By the late 1890s, there were more than 5,000 savings associations across the country. These institutions were typically founded by people who lived in the same neighborhoods or worked in the same factories. Thrifts continued to thrive in the early 1900s and, by the 1920s, there were about 12,000 savings institutions (known by various names, including savings and loans, building and loans, thrift and loans, thrifts, savings banks, building associations, thrift associations and savings associations). Industry growth during this time was fueled largely by the influx of Americans into the cities from rural areas, driving up the demand for housing.

The end to these boom times came in the early 1930s when the Great Depression devastated the housing market and caused many savings associations to fail. The federal government soon stepped in with a series of laws to support homeownership. The first law established the Federal Home Loan Bank System of 12 regional Federal Home Loan Banks that provided mortgage funding for savings associations across the country. Next, Congress created the Federal Home Loan Bank Board, the predecessor agency of the OTS, to grant federal charters for savings associations and establish a regulatory system to promote homeownership. A third law founded the Federal Savings and Loan Insurance Corporation to insure deposits at the nation’s savings and loan institutions.

Strong industry growth returned after World War II when veterans sought homes and large suburban communities took root. Savings and loan associations, or S&Ls, were the major players in the growth of the housing markets and the housing economy during this time, providing mortgages for individual homes and entire new housing developments. Demand remained strong throughout the 1950s and 1960s, when S&Ls originated two-thirds of the nation’s home mortgages. At the time, most savings associations held more than 80 percent of their assets in home loans, relying on a business model that hinged on interest received from mortgages being comfortably higher than the interest paid out to depositors.
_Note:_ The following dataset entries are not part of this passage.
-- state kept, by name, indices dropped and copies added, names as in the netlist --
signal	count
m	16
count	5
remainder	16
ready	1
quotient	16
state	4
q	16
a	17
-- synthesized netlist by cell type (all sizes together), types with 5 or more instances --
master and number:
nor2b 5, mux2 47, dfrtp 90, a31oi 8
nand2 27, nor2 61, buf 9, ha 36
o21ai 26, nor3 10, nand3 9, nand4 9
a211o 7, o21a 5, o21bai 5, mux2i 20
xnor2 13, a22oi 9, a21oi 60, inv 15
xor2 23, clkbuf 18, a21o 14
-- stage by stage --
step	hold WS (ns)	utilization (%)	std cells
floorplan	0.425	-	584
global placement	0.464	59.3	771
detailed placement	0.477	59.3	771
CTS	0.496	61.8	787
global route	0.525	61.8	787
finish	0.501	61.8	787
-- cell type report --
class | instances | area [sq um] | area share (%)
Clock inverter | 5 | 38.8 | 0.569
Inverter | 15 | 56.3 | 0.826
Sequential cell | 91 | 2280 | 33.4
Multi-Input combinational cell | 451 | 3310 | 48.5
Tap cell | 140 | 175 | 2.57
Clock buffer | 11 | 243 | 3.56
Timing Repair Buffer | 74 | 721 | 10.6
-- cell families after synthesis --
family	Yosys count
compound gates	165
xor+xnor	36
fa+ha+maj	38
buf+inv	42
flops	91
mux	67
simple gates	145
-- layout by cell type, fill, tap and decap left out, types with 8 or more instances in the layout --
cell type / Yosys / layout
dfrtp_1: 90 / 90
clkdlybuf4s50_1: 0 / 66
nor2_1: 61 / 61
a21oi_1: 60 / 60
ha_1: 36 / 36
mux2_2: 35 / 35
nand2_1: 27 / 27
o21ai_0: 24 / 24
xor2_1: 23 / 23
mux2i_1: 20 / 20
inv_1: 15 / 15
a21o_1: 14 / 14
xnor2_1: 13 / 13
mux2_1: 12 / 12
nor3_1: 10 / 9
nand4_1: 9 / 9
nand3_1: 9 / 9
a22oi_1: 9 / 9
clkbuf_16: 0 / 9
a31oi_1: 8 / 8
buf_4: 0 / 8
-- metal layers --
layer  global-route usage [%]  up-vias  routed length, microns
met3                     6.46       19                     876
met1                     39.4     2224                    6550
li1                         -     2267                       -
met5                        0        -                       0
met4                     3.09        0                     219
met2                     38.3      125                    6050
### flow/config.mk
export PLATFORM = sky130hd
export DESIGN_NAME = seq_multiplier
export DESIGN_NICKNAME = seq_multiplier
export VERILOG_FILES = /design/flow/design.v
export SDC_FILE = /design/flow/constraint.sdc
export NUM_CORES = 4
export LEC_CHECK = 1
export CORE_UTILIZATION = 40
export SYNTH_HDL_FRONTEND = slang
### flow/constraint.sdc
current_design seq_multiplier

set clk_period 27.5
set clk_io_pct 0.2

create_clock -name clk0 -period $clk_period [get_ports {clk}]

set non_clock_inputs [all_inputs -no_clocks]
set_input_delay [expr $clk_period * $clk_io_pct] -clock clk0 $non_clock_inputs
set_output_delay [expr $clk_period * $clk_io_pct] -clock clk0 [all_outputs]
### flow/design.v
package alu_pkg;
  typedef enum logic [2:0] {
    ADD = 3'b000, SUB = 3'b001,
    AND = 3'b010, OR  = 3'b011,
    XOR = 3'b100, SLL = 3'b101,
    SRL = 3'b110
  } alu_op_e;
endpackage
module seq_multiplier #(parameter N = 32) (
    input  logic clk, rst_n, start,
    input  logic [N-1:0] a, b,
    output logic [(2*N)-1:0] prod,
    output logic ready
);
    logic [(2*N)-1:0] multiplicand;
    logic [N-1:0] multiplier;
    logic [$clog2(N):0] count;
    always_ff @(posedge clk or negedge rst_n) begin
        if (!rst_n) begin
            prod <= '0; ready <= 0; count <= '0;
        end else if (start) begin
            multiplicand <= { {N{1'b0}}, a };
            multiplier <= b;
            prod <= '0;
            count <= N;
            ready <= 0;
        end else if (count > 0) begin
            if (multiplier[0]) prod <= prod + multiplicand;
            multiplicand <= multiplicand << 1;
            multiplier <= multiplier >> 1;
            count <= count - 1;
        end else begin
            ready <= 1;
        end
    end
endmodule
File: flow/config.mk
export PLATFORM = sky130hd
export DESIGN_NAME = restoring_div
export DESIGN_NICKNAME = restoring_div
export VERILOG_FILES = /design/flow/design.v
export SDC_FILE = /design/flow/constraint.sdc
export NUM_CORES = 4
export LEC_CHECK = 1
export CORE_UTILIZATION = 50
export SYNTH_HDL_FRONTEND = slang
File: flow/constraint.sdc
current_design restoring_div

set clk_period 5.7
set clk_io_pct 0.2

create_clock -name clk0 -period $clk_period [get_ports {clk}]

set non_clock_inputs [all_inputs -no_clocks]
set_input_delay [expr $clk_period * $clk_io_pct] -clock clk0 $non_clock_inputs
set_output_delay [expr $clk_period * $clk_io_pct] -clock clk0 [all_outputs]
In the late 1970s, interest rates rose sharply and competition for deposits increased dramatically. Consumers seeking better deposit-rate returns had more choices among financial services providers. Also, a federal ban on adjustable-rate mortgages locked S&Ls into long-term, fixed-rate mortgage loans that produced below market-rate returns as interest rates rose.

In the early 1980s, interest rates climbed to unprecedented levels, undermining the viability of the S&L business model. Many institutions were economically insolvent. In an effort to help the industry “grow” out of its problems, the government deregulated the lending and investment powers of savings and loans, and gave them full access to federally insured deposits to fund their new lending and investment powers. Marginally profitable and unprofitable savings and loans began to engage in aggressive and risky investment and lending strategies that compounded their existing problems. As a result, hundreds of S&Ls failed and closed in the late 1980s and early 1990s.

In 1989, Congress passed a law that dramatically restructured the banking business, moved deposit insurance for savings associations to the Federal Deposit Insurance Corporation and established the OTS to supervise, charter and regulate the thrift industry.

Today, the thrift industry has fewer institutions than during its peaks in the past, but industry assets remain close to the historic high reached in late 2006. In addition, the industry stands on a solid foundation of profitability and strong capital. Although many savings associations continue to focus mainly on home lending, the industry has grown far more diverse and now includes an array of modern financial service enterprises that operate from coast to coast and, at the holding company level, are active players internationally.